To run the overall pipeline with the default parameter values:
python main.py
This will train/test SVM for every 7 layers. You may want to make levels other than that of optimum ones to the comment lines. It is also possible to run the system step by step. See the details here.
This codebase is presented based on Washington RGB-D object recognition. It can also be applied to SUN RGB-D Scene dataset. Please see the details here to use SUN RGB-D Scene dataset. This can also be considered as a reference guide for the use of other datasets.
A demo application using RGB images is presented. Download trained models and RNN random weights here. Uncompress the folder and place as the file structure given above.
There are two run modes.

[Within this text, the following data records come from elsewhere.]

Background: an optimization exercise with open tools, aiming at small area. Do not read the settings as production practice. Only simulation tests tie the RTL to the original design; equivalence was not proved. No driver is modelled on the clock port, so clocking that relies on it looks cheaper here than on a real chip.

<file path="design/flow/config.mk">
export PLATFORM = sky130hd
export DESIGN_NAME = FIR_low_pass_filter
export DESIGN_NICKNAME = FIR_low_pass_filter
export VERILOG_FILES = /design/flow/design.v
export SDC_FILE = /design/flow/constraint.sdc
export NUM_CORES = 4
export LEC_CHECK = 0
export CAP_MARGIN = 20
export CORE_MARGIN = 2
export CORE_UTILIZATION = 40
export CTS_BUF_LIST = sky130_fd_sc_hd__clkbuf_8
export SETUP_SLACK_MARGIN = -0.25
export SLEW_MARGIN = 20
export SYNTH_HIERARCHICAL = 1
export SYNTH_MINIMUM_KEEP_SIZE = 0
</file>
<file path="design/flow/constraint.sdc">
create_clock -name core_clock -period 7.0 [get_ports {clk}]
set_input_delay 1.4000 -clock core_clock [delete_from_list [all_inputs] [get_ports {clk}]]
set_output_delay 1.4000 -clock core_clock [all_outputs]
set_load 0.01 [all_outputs]
</file>
<file path="design/flow/design.v">
module FIR_low_pass_filter(
	input clk,
	input rst,
	input [7:0]FIR_IN,
	output reg [16:0]FIR_OUT
);
reg [7:0] d0;
reg [7:0] d1;
reg [7:0] d2;
reg [7:0] d3;
reg [7:0] d4;
reg [7:0] d5;
reg [7:0] d6;
reg [7:0] d7;
reg [7:0] d8;
reg [8:0] r;
wire [8:0] r_next;
always @(posedge clk or negedge rst)
	if (!rst) begin
		d0 <= 8'b0;
		d1 <= 8'b0;
		d2 <= 8'b0;
		d3 <= 8'b0;
		d4 <= 8'b0;
		d5 <= 8'b0;
		d6 <= 8'b0;
		d7 <= 8'b0;
		d8 <= 8'b0;
		r <= 9'b0;
	end else begin
		d0 <= FIR_IN;
		d1 <= d0;
		d2 <= d1;
		d3 <= d2;
		d4 <= d3;
		d5 <= d4;
		d6 <= d5;
		d7 <= d6;
		d8 <= d7;
		r <= r_next;
	end
wire w1;
wire w2;
wire w4;
wire w5;
wire w7;
wire w8;
wire w10;
wire w11;
wire w13;
wire w14;
wire w16;
wire w17;
wire w19;
wire w20;
wire w22;
wire w23;
wire w25;
wire w26;
wire w28;
wire w29;
wire w31;
wire w33;
wire w35;
wire w37;
wire w39;
wire w41;
wire w43;
wire w44;
wire w46;
wire w48;
wire w50;
wire w52;
wire w54;
wire w56;
wire w58;
wire w59;
wire w61;
wire w63;
wire w65;
wire w67;
wire w69;
wire w71;
wire w73;
wire w74;
wire w76;
wire w78;
wire w80;
wire w81;
wire w83;
wire w84;
wire w86;
wire w87;
wire w89;
wire w90;
wire w92;
wire w94;
wire w96;
wire w98;
wire w100;
wire w102;
wire w104;
wire w105;
wire w107;
wire w109;
wire w111;
wire w113;
wire w115;
wire w117;
wire w119;
wire w120;
wire w122;
wire w124;
wire w126;
wire w128;
wire w130;
wire w132;
wire w134;
wire w135;
wire w137;
wire w138;
wire w140;
wire w141;
wire w143;
wire w144;
wire w146;
wire w147;
wire w149;
wire w150;
wire w152;
wire w153;
wire w155;
wire w156;
wire w158;
wire w159;
wire w161;
wire w162;
wire w164;
wire w166;
wire w168;
wire w170;
wire w172;
wire w174;
wire w176;
wire w177;
wire w179;
wire w181;
wire w183;
wire w185;
wire w187;
wire w189;
wire w191;
wire w192;
wire w194;
wire w196;
wire w198;
wire w200;
wire w202;
wire w204;
wire w206;
wire w208;
wire w210;
wire w211;
wire w213;
wire w214;
wire w216;
wire w217;
wire w219;
wire w220;
wire w222;
wire w223;
wire w225;
wire w226;
wire w228;
wire w229;
wire w231;
wire w232;
wire w234;
wire w235;
wire w237;
wire w238;
wire w240;
wire w241;
wire w243;
wire w245;
wire w247;
wire w249;
wire w251;
wire w253;
wire w255;
wire w256;
wire w258;
wire w260;
wire w262;
wire w264;
wire w266;
wire w268;
wire w270;
wire w271;
wire w273;
wire w275;
wire w277;
wire w279;
wire w281;
wire w283;
wire w285;
wire w287;
wire w289;
wire w290;
wire w292;
wire w293;
wire w295;
wire w296;
wire w298;
wire w300;
wire w302;
wire w304;
wire w306;
wire w308;
wire w310;
wire w311;
wire w313;
wire w315;
wire w317;
wire w319;
wire w321;
wire w323;
wire w325;
wire w326;
wire w328;
wire w330;
wire w332;
wire w334;
wire w336;
wire w338;
wire w340;
wire w341;
wire w343;
wire w345;
wire w347;
wire w349;
wire w351;
wire w353;
wire w354;
wire w356;
wire w357;
wire w359;
wire w360;
wire w362;
wire w363;
wire w365;
wire w366;
wire w368;
wire w369;
wire w371;
wire w372;
wire w374;
wire w375;
wire w377;
wire w378;
wire w380;
wire w381;
wire w383;
wire w384;
wire w386;
wire w387;
wire w389;
wire w390;
wire w392;
wire w393;
wire w395;
wire w396;
wire w398;
wire w399;
wire w401;
wire w402;
wire w404;
wire w405;
wire w407;
wire w408;
wire w410;
wire w411;
wire w413;
wire w414;
wire w416;
wire w417;
wire w419;
wire w420;
wire w422;
wire w423;
wire w425;
wire w426;
wire w428;
wire w429;
wire w431;
wire w432;
wire w434;
wire w435;
wire w437;
wire w438;
wire w440;
wire w441;
wire w443;
wire w444;
wire w446;
wire w447;
wire w449;
wire w450;
wire w452;
wire w453;
wire w455;
wire w456;
wire w458;
wire w459;
wire w461;
wire w462;
wire w464;
wire w465;
wire w467;
wire w468;
wire w470;
wire w471;
wire w473;
wire w474;
wire w476;
wire w477;
wire w479;
wire w480;
wire w482;
wire w483;
wire w485;
wire w486;
wire w488;
wire w489;
wire w491;
wire w492;
wire w494;
wire w495;
wire w497;
wire w498;
wire w500;
wire w501;
wire w503;
wire w504;
wire w506;
wire w507;
wire w509;
wire w510;
wire w512;
wire w514;
wire w516;
wire w518;
wire w520;
wire w522;
wire w524;
wire w526;
wire w528;
wire w529;
wire w531;
wire w533;
wire w535;
wire w537;
wire w539;
wire w541;
wire w543;
wire w544;
wire w546;
wire w548;
wire w550;
wire w552;
wire w554;
wire w556;
wire w558;
wire w560;
wire w562;
wire w564;
wire w566;
wire w568;
wire w570;
fir_ha u3 (.a(d0[0]), .b(d8[0]), .y(w1), .z(w2));
fir_fa u6 (.a(d0[1]), .b(d8[1]), .c(w2), .y(w4), .z(w5));
fir_fa u9 (.a(d0[2]), .b(d8[2]), .c(w5), .y(w7), .z(w8));
fir_fa u12 (.a(d0[3]), .b(d8[3]), .c(w8), .y(w10), .z(w11));
fir_fa u15 (.a(d0[4]), .b(d8[4]), .c(w11), .y(w13), .z(w14));
fir_fa u18 (.a(d0[5]), .b(d8[5]), .c(w14), .y(w16), .z(w17));
fir_fa u21 (.a(d0[6]), .b(d8[6]), .c(w17), .y(w19), .z(w20));
fir_fa u24 (.a(d0[7]), .b(d8[7]), .c(w20), .y(w22), .z(w23));
fir_ha u27 (.a(d4[0]), .b(d6[0]), .y(w25), .z(w26));
fir_ha u30 (.a(d4[1]), .b(d6[1]), .y(w28), .z(w29));
fir_xr u32 (.a(w28), .b(w26), .y(w31));
fir_aoi u34 (.a(w28), .b(w26), .c(w29), .y(w33));
fir_xn u36 (.a(d4[2]), .b(d6[2]), .y(w35));
fir_xr u38 (.a(w35), .b(w33), .y(w37));
fir_nd u40 (.a(d4[2]), .b(d6[2]), .y(w39));
fir_oai u42 (.a(w35), .b(w33), .c(w39), .y(w41));
fir_ha u45 (.a(d4[3]), .b(d6[3]), .y(w43), .z(w44));
fir_xr u47 (.a(w43), .b(w41), .y(w46));
fir_aoi u49 (.a(w43), .b(w41), .c(w44), .y(w48));
fir_xn u51 (.a(d4[4]), .b(d6[4]), .y(w50));
fir_xr u53 (.a(w50), .b(w48), .y(w52));
fir_nd u55 (.a(d4[4]), .b(d6[4]), .y(w54));
fir_oai u57 (.a(w50), .b(w48), .c(w54), .y(w56));
fir_ha u60 (.a(d4[5]), .b(d6[5]), .y(w58), .z(w59));
fir_xr u62 (.a(w58), .b(w56), .y(w61));
fir_aoi u64 (.a(w58), .b(w56), .c(w59), .y(w63));
fir_xn u66 (.a(d4[6]), .b(d6[6]), .y(w65));
fir_xr u68 (.a(w65), .b(w63), .y(w67));
fir_nd u70 (.a(d4[6]), .b(d6[6]), .y(w69));
fir_oai u72 (.a(w65), .b(w63), .c(w69), .y(w71));
fir_ha u75 (.a(d4[7]), .b(d6[7]), .y(w73), .z(w74));
fir_xr u77 (.a(w73), .b(w71), .y(w76));
fir_ao u79 (.a(w73), .b(w71), .c(w74), .y(w78));
fir_ha u82 (.a(r[0]), .b(w25), .y(w80), .z(w81));
fir_fa u85 (.a(r[1]), .b(w31), .c(w81), .y(w83), .z(w84));
fir_fa u88 (.a(r[2]), .b(w37), .c(w84), .y(w86), .z(w87));
fir_ha u91 (.a(r[3]), .b(w46), .y(w89), .z(w90));
fir_xr u93 (.a(w89), .b(w87), .y(w92));
fir_aoi u95 (.a(w89), .b(w87), .c(w90), .y(w94));
fir_xn u97 (.a(r[4]), .b(w52), .y(w96));
fir_xr u99 (.a(w96), .b(w94), .y(w98));
fir_nd u101 (.a(r[4]), .b(w52), .y(w100));
fir_oai u103 (.a(w96), .b(w94), .c(w100), .y(w102));
fir_ha u106 (.a(r[5]), .b(w61), .y(w104), .z(w105));
fir_xr u108 (.a(w104), .b(w102), .y(w107));
fir_aoi u110 (.a(w104), .b(w102), .c(w105), .y(w109));
fir_xn u112 (.a(r[6]), .b(w67), .y(w111));
fir_xr u114 (.a(w111), .b(w109), .y(w113));
fir_nd u116 (.a(r[6]), .b(w67), .y(w115));
fir_oai u118 (.a(w111), .b(w109), .c(w115), .y(w117));
fir_ha u121 (.a(r[7]), .b(w76), .y(w119), .z(w120));
fir_xr u123 (.a(w119), .b(w117), .y(w122));
fir_aoi u125 (.a(w119), .b(w117), .c(w120), .y(w124));
fir_xn u127 (.a(r[8]), .b(w78), .y(w126));
fir_xr u129 (.a(w126), .b(w124), .y(w128));
fir_nd u131 (.a(r[8]), .b(w78), .y(w130));
fir_oai u133 (.a(w126), .b(w124), .c(w130), .y(w132));
fir_fa u136 (.a(d3[0]), .b(d7[0]), .c(d5[0]), .y(w134), .z(w135));
fir_fa u139 (.a(d3[1]), .b(d7[1]), .c(d5[1]), .y(w137), .z(w138));
fir_fa u142 (.a(d3[2]), .b(d7[2]), .c(d5[2]), .y(w140), .z(w141));
fir_fa u145 (.a(d3[3]), .b(d7[3]), .c(d5[3]), .y(w143), .z(w144));
fir_fa u148 (.a(d3[4]), .b(d7[4]), .c(d5[4]), .y(w146), .z(w147));
fir_fa u151 (.a(d3[5]), .b(d7[5]), .c(d5[5]), .y(w149), .z(w150));
fir_fa u154 (.a(d3[6]), .b(d7[6]), .c(d5[6]), .y(w152), .z(w153));
fir_fa u157 (.a(d3[7]), .b(d7[7]), .c(d5[7]), .y(w155), .z(w156));
fir_ha u160 (.a(w135), .b(w137), .y(w158), .z(w159));
fir_ha u163 (.a(w138), .b(w140), .y(w161), .z(w162));
fir_xr u165 (.a(w161), .b(w159), .y(w164));
fir_aoi u167 (.a(w161), .b(w159), .c(w162), .y(w166));
fir_xn u169 (.a(w141), .b(w143), .y(w168));
fir_xr u171 (.a(w168), .b(w166), .y(w170));
fir_nd u173 (.a(w141), .b(w143), .y(w172));
fir_oai u175 (.a(w168), .b(w166), .c(w172), .y(w174));
fir_ha u178 (.a(w144), .b(w146), .y(w176), .z(w177));
fir_xr u180 (.a(w176), .b(w174), .y(w179));
fir_aoi u182 (.a(w176), .b(w174), .c(w177), .y(w181));
fir_xn u184 (.a(w147), .b(w149), .y(w183));
fir_xr u186 (.a(w183), .b(w181), .y(w185));
fir_nd u188 (.a(w147), .b(w149), .y(w187));
fir_oai u190 (.a(w183), .b(w181), .c(w187), .y(w189));
fir_ha u193 (.a(w150), .b(w152), .y(w191), .z(w192));
fir_xr u195 (.a(w191), .b(w189), .y(w194));
fir_aoi u197 (.a(w191), .b(w189), .c(w192), .y(w196));
fir_xn u199 (.a(w153), .b(w155), .y(w198));
fir_xr u201 (.a(w198), .b(w196), .y(w200));
fir_nd u203 (.a(w153), .b(w155), .y(w202));
fir_oai u205 (.a(w198), .b(w196), .c(w202), .y(w204));
fir_xr u207 (.a(w156), .b(w204), .y(w206));
fir_an u209 (.a(w156), .b(w204), .y(w208));
fir_fa u212 (.a(d2[0]), .b(d8[0]), .c(w80), .y(w210), .z(w211));
fir_fa u215 (.a(d2[1]), .b(d8[1]), .c(w83), .y(w213), .z(w214));
fir_ha u218 (.a(w211), .b(w213), .y(w216), .z(w217));
fir_fa u221 (.a(d2[2]), .b(d8[2]), .c(w86), .y(w219), .z(w220));
fir_fa u224 (.a(w214), .b(w217), .c(w219), .y(w222), .z(w223));
fir_fa u227 (.a(d2[3]), .b(d8[3]), .c(w92), .y(w225), .z(w226));
fir_fa u230 (.a(d2[4]), .b(d8[4]), .c(w98), .y(w228), .z(w229));
fir_fa u233 (.a(d2[5]), .b(d8[5]), .c(w107), .y(w231), .z(w232));
fir_fa u236 (.a(d2[6]), .b(d8[6]), .c(w113), .y(w234), .z(w235));
fir_fa u239 (.a(d2[7]), .b(d8[7]), .c(w122), .y(w237), .z(w238));
fir_ha u242 (.a(w220), .b(w225), .y(w240), .z(w241));
fir_xr u244 (.a(w240), .b(w223), .y(w243));
fir_aoi u246 (.a(w240), .b(w223), .c(w241), .y(w245));
fir_xn u248 (.a(w226), .b(w228), .y(w247));
fir_xr u250 (.a(w247), .b(w245), .y(w249));
fir_nd u252 (.a(w226), .b(w228), .y(w251));
fir_oai u254 (.a(w247), .b(w245), .c(w251), .y(w253));
fir_ha u257 (.a(w229), .b(w231), .y(w255), .z(w256));
fir_xr u259 (.a(w255), .b(w253), .y(w258));
fir_aoi u261 (.a(w255), .b(w253), .c(w256), .y(w260));
fir_xn u263 (.a(w232), .b(w234), .y(w262));
fir_xr u265 (.a(w262), .b(w260), .y(w264));
fir_nd u267 (.a(w232), .b(w234), .y(w266));
fir_oai u269 (.a(w262), .b(w260), .c(w266), .y(w268));
fir_ha u272 (.a(w235), .b(w237), .y(w270), .z(w271));
fir_xr u274 (.a(w270), .b(w268), .y(w273));
fir_aoi u276 (.a(w270), .b(w268), .c(w271), .y(w275));
fir_xn u278 (.a(w128), .b(w238), .y(w277));
fir_xr u280 (.a(w277), .b(w275), .y(w279));
fir_nd u282 (.a(w128), .b(w238), .y(w281));
fir_oai u284 (.a(w277), .b(w275), .c(w281), .y(w283));
fir_xr u286 (.a(w132), .b(w283), .y(w285));
fir_an u288 (.a(w132), .b(w283), .y(w287));
fir_ha u291 (.a(w134), .b(w158), .y(w289), .z(w290));
fir_fa u294 (.a(w158), .b(w164), .c(w290), .y(w292), .z(w293));
fir_ha u297 (.a(w164), .b(w170), .y(w295), .z(w296));
fir_xr u299 (.a(w295), .b(w293), .y(w298));
fir_aoi u301 (.a(w295), .b(w293), .c(w296), .y(w300));
fir_xn u303 (.a(w179), .b(w170), .y(w302));
fir_xr u305 (.a(w302), .b(w300), .y(w304));
fir_nd u307 (.a(w179), .b(w170), .y(w306));
fir_oai u309 (.a(w302), .b(w300), .c(w306), .y(w308));
fir_ha u312 (.a(w179), .b(w185), .y(w310), .z(w311));
fir_xr u314 (.a(w310), .b(w308), .y(w313));
fir_aoi u316 (.a(w310), .b(w308), .c(w311), .y(w315));
fir_xn u318 (.a(w194), .b(w185), .y(w317));
fir_xr u320 (.a(w317), .b(w315), .y(w319));
fir_nd u322 (.a(w194), .b(w185), .y(w321));
fir_oai u324 (.a(w317), .b(w315), .c(w321), .y(w323));
fir_ha u327 (.a(w194), .b(w200), .y(w325), .z(w326));
fir_xr u329 (.a(w325), .b(w323), .y(w328));
fir_aoi u331 (.a(w325), .b(w323), .c(w326), .y(w330));
fir_xn u333 (.a(w206), .b(w200), .y(w332));
fir_xr u335 (.a(w332), .b(w330), .y(w334));
fir_nd u337 (.a(w206), .b(w200), .y(w336));
fir_oai u339 (.a(w332), .b(w330), .c(w336), .y(w338));
fir_ha u342 (.a(w208), .b(w206), .y(w340), .z(w341));
fir_xr u344 (.a(w340), .b(w338), .y(w343));
fir_aoi u346 (.a(w340), .b(w338), .c(w341), .y(w345));
fir_xn u348 (.a(w208), .b(w345), .y(w347));
fir_nab u350 (.a(w345), .b(w208), .y(w349));
fir_iv u352 (.a(w349), .y(w351));
fir_ha u355 (.a(w134), .b(w210), .y(w353), .z(w354));
fir_fa u358 (.a(w80), .b(w289), .c(w354), .y(w356), .z(w357));
fir_ha u361 (.a(w356), .b(w216), .y(w359), .z(w360));
fir_fa u364 (.a(w83), .b(w210), .c(w292), .y(w362), .z(w363));
fir_fa u367 (.a(w357), .b(w362), .c(w360), .y(w365), .z(w366));
fir_ha u370 (.a(w222), .b(w365), .y(w368), .z(w369));
fir_fa u373 (.a(w86), .b(w298), .c(w216), .y(w371), .z(w372));
fir_fa u376 (.a(w363), .b(w371), .c(w366), .y(w374), .z(w375));
fir_fa u379 (.a(w243), .b(w369), .c(w374), .y(w377), .z(w378));
fir_fa u382 (.a(w134), .b(w92), .c(w304), .y(w380), .z(w381));
fir_fa u385 (.a(w372), .b(w222), .c(w380), .y(w383), .z(w384));
fir_fa u388 (.a(w249), .b(w375), .c(w383), .y(w386), .z(w387));
fir_ha u391 (.a(w378), .b(w386), .y(w389), .z(w390));
fir_fa u394 (.a(w289), .b(w98), .c(w313), .y(w392), .z(w393));
fir_fa u397 (.a(w381), .b(w243), .c(w392), .y(w395), .z(w396));
fir_fa u400 (.a(w384), .b(w258), .c(w395), .y(w398), .z(w399));
fir_fa u403 (.a(w387), .b(w390), .c(w398), .y(w401), .z(w402));
fir_fa u406 (.a(w292), .b(w107), .c(w319), .y(w404), .z(w405));
fir_fa u409 (.a(w393), .b(w249), .c(w404), .y(w407), .z(w408));
fir_fa u412 (.a(w396), .b(w264), .c(w407), .y(w410), .z(w411));
fir_fa u415 (.a(w399), .b(w410), .c(w402), .y(w413), .z(w414));
fir_fa u418 (.a(d5[0]), .b(w25), .c(w298), .y(w416), .z(w417));
fir_fa u421 (.a(w113), .b(w416), .c(w328), .y(w419), .z(w420));
fir_fa u424 (.a(w405), .b(w258), .c(w419), .y(w422), .z(w423));
fir_fa u427 (.a(w408), .b(w273), .c(w422), .y(w425), .z(w426));
fir_fa u430 (.a(d5[1]), .b(w31), .c(w304), .y(w428), .z(w429));
fir_fa u433 (.a(w417), .b(w428), .c(w122), .y(w431), .z(w432));
fir_fa u436 (.a(w334), .b(w431), .c(w420), .y(w434), .z(w435));
fir_fa u439 (.a(w264), .b(w423), .c(w434), .y(w437), .z(w438));
fir_fa u442 (.a(w279), .b(w426), .c(w437), .y(w440), .z(w441));
fir_fa u445 (.a(d5[2]), .b(w37), .c(w313), .y(w443), .z(w444));
fir_fa u448 (.a(w429), .b(w128), .c(w443), .y(w446), .z(w447));
fir_fa u451 (.a(w432), .b(w343), .c(w446), .y(w449), .z(w450));
fir_fa u454 (.a(w273), .b(w435), .c(w449), .y(w452), .z(w453));
fir_fa u457 (.a(w285), .b(w438), .c(w452), .y(w455), .z(w456));
fir_fa u460 (.a(d5[3]), .b(w46), .c(w319), .y(w458), .z(w459));
fir_fa u463 (.a(w444), .b(w132), .c(w458), .y(w461), .z(w462));
fir_fa u466 (.a(w447), .b(w347), .c(w461), .y(w464), .z(w465));
fir_fa u469 (.a(w450), .b(w279), .c(w464), .y(w467), .z(w468));
fir_fa u472 (.a(w287), .b(w453), .c(w467), .y(w470), .z(w471));
fir_fa u475 (.a(d5[4]), .b(w52), .c(w328), .y(w473), .z(w474));
fir_fa u478 (.a(w459), .b(w473), .c(w462), .y(w476), .z(w477));
fir_fa u481 (.a(w351), .b(w465), .c(w476), .y(w479), .z(w480));
fir_fa u484 (.a(w285), .b(w468), .c(w479), .y(w482), .z(w483));
fir_fa u487 (.a(d5[5]), .b(w61), .c(w334), .y(w485), .z(w486));
fir_fa u490 (.a(w474), .b(w485), .c(w477), .y(w488), .z(w489));
fir_fa u493 (.a(w287), .b(w488), .c(w480), .y(w491), .z(w492));
fir_fa u496 (.a(d5[6]), .b(w67), .c(w343), .y(w494), .z(w495));
fir_fa u499 (.a(w486), .b(w494), .c(w489), .y(w497), .z(w498));
fir_fa u502 (.a(d5[7]), .b(w76), .c(w347), .y(w500), .z(w501));
fir_fa u505 (.a(w495), .b(w500), .c(w498), .y(w503), .z(w504));
fir_fa u508 (.a(w78), .b(w351), .c(w501), .y(w506), .z(w507));
fir_ha u511 (.a(w411), .b(w425), .y(w509), .z(w510));
fir_xr u513 (.a(w509), .b(w414), .y(w512));
fir_aoi u515 (.a(w509), .b(w414), .c(w510), .y(w514));
fir_xn u517 (.a(w440), .b(w514), .y(w516));
fir_nab u519 (.a(w514), .b(w440), .y(w518));
fir_xn u521 (.a(w441), .b(w455), .y(w520));
fir_xr u523 (.a(w520), .b(w518), .y(w522));
fir_nd u525 (.a(w441), .b(w455), .y(w524));
fir_oai u527 (.a(w520), .b(w518), .c(w524), .y(w526));
fir_ha u530 (.a(w456), .b(w470), .y(w528), .z(w529));
fir_xr u532 (.a(w528), .b(w526), .y(w531));
fir_aoi u534 (.a(w528), .b(w526), .c(w529), .y(w533));
fir_xn u536 (.a(w471), .b(w482), .y(w535));
fir_xr u538 (.a(w535), .b(w533), .y(w537));
fir_nd u540 (.a(w471), .b(w482), .y(w539));
fir_oai u542 (.a(w535), .b(w533), .c(w539), .y(w541));
fir_ha u545 (.a(w483), .b(w491), .y(w543), .z(w544));
fir_xr u547 (.a(w543), .b(w541), .y(w546));
fir_aoi u549 (.a(w543), .b(w541), .c(w544), .y(w548));
fir_xn u551 (.a(w492), .b(w497), .y(w550));
fir_xr u553 (.a(w550), .b(w548), .y(w552));
fir_nd u555 (.a(w492), .b(w497), .y(w554));
fir_oai u557 (.a(w550), .b(w548), .c(w554), .y(w556));
fir_xr u559 (.a(w503), .b(w556), .y(w558));
fir_nd u561 (.a(w503), .b(w556), .y(w560));
fir_xn u563 (.a(w504), .b(w506), .y(w562));
fir_xr u565 (.a(w562), .b(w560), .y(w564));
fir_nd u567 (.a(w504), .b(w506), .y(w566));
fir_oai u569 (.a(w562), .b(w560), .c(w566), .y(w568));
fir_xr u571 (.a(w507), .b(w568), .y(w570));
assign r_next = {w23, w22, w19, w16, w13, w10, w7, w4, w1};
wire [16:0] y = {w570, w564, w558, w552, w546, w537, w531, w522, w516, w512, w413, w401, w389, w377, w368, w359, w353};
always @(posedge clk or negedge rst)
	if (!rst)
		FIR_OUT <= 17'b0;
	else
		FIR_OUT <= y;
endmodule
module fir_an(input a, input b, output y);
	assign y = a & b;
endmodule
module fir_ao(input a, input b, input c, output y);
	assign y = (a & b) | c;
endmodule
module fir_aoi(input a, input b, input c, output y);
	assign y = ~((a & b) | c);
endmodule
module fir_fa(input a, input b, input c, output y, output z);
	assign y = a ^ b ^ c;
	assign z = (a & b) | (a & c) | (b & c);
endmodule
module fir_ha(input a, input b, output y, output z);
	assign y = a ^ b;
	assign z = a & b;
endmodule
module fir_iv(input a, output y);
	assign y = ~a;
endmodule
module fir_nab(input a, input b, output y);
	assign y = ~(~a & b);
endmodule
module fir_nd(input a, input b, output y);
	assign y = ~(a & b);
endmodule
module fir_oai(input a, input b, input c, output y);
	assign y = ~((a | b) & c);
endmodule
module fir_xn(input a, input b, output y);
	assign y = ~(a ^ b);
endmodule
module fir_xr(input a, input b, output y);
	assign y = a ^ b;
endmodule
</file>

Run the demo application with the default parameters for each mode as below:
python demo.py --mode "image" |
python demo.py --mode "camera" |
image
mode takes the images in the demo_images
folder, while the camera
modes takes camera images as inputs.
If you find this work useful in your research, please consider citing:
@article{Caglayan2022CNNrandRNN,
title={When CNNs meet random RNNs: Towards multi-level analysis for RGB-D object and scene recognition},
journal = {Computer Vision and Image Understanding},
author={Ali Caglayan and Nevrez Imamoglu and Ahmet Burak Can and Ryosuke Nakamura},
volume = {217},
pages = {103373},
issn = {1077-3142},
doi = {https://doi.org/10.1016/j.cviu.2022.103373},
year={2022}
}
This project is released under the MIT License (see the LICENSE file for details).
This paper is based on the results obtained from a project commissioned by the New Energy and Industrial Technology Development Organization (NEDO).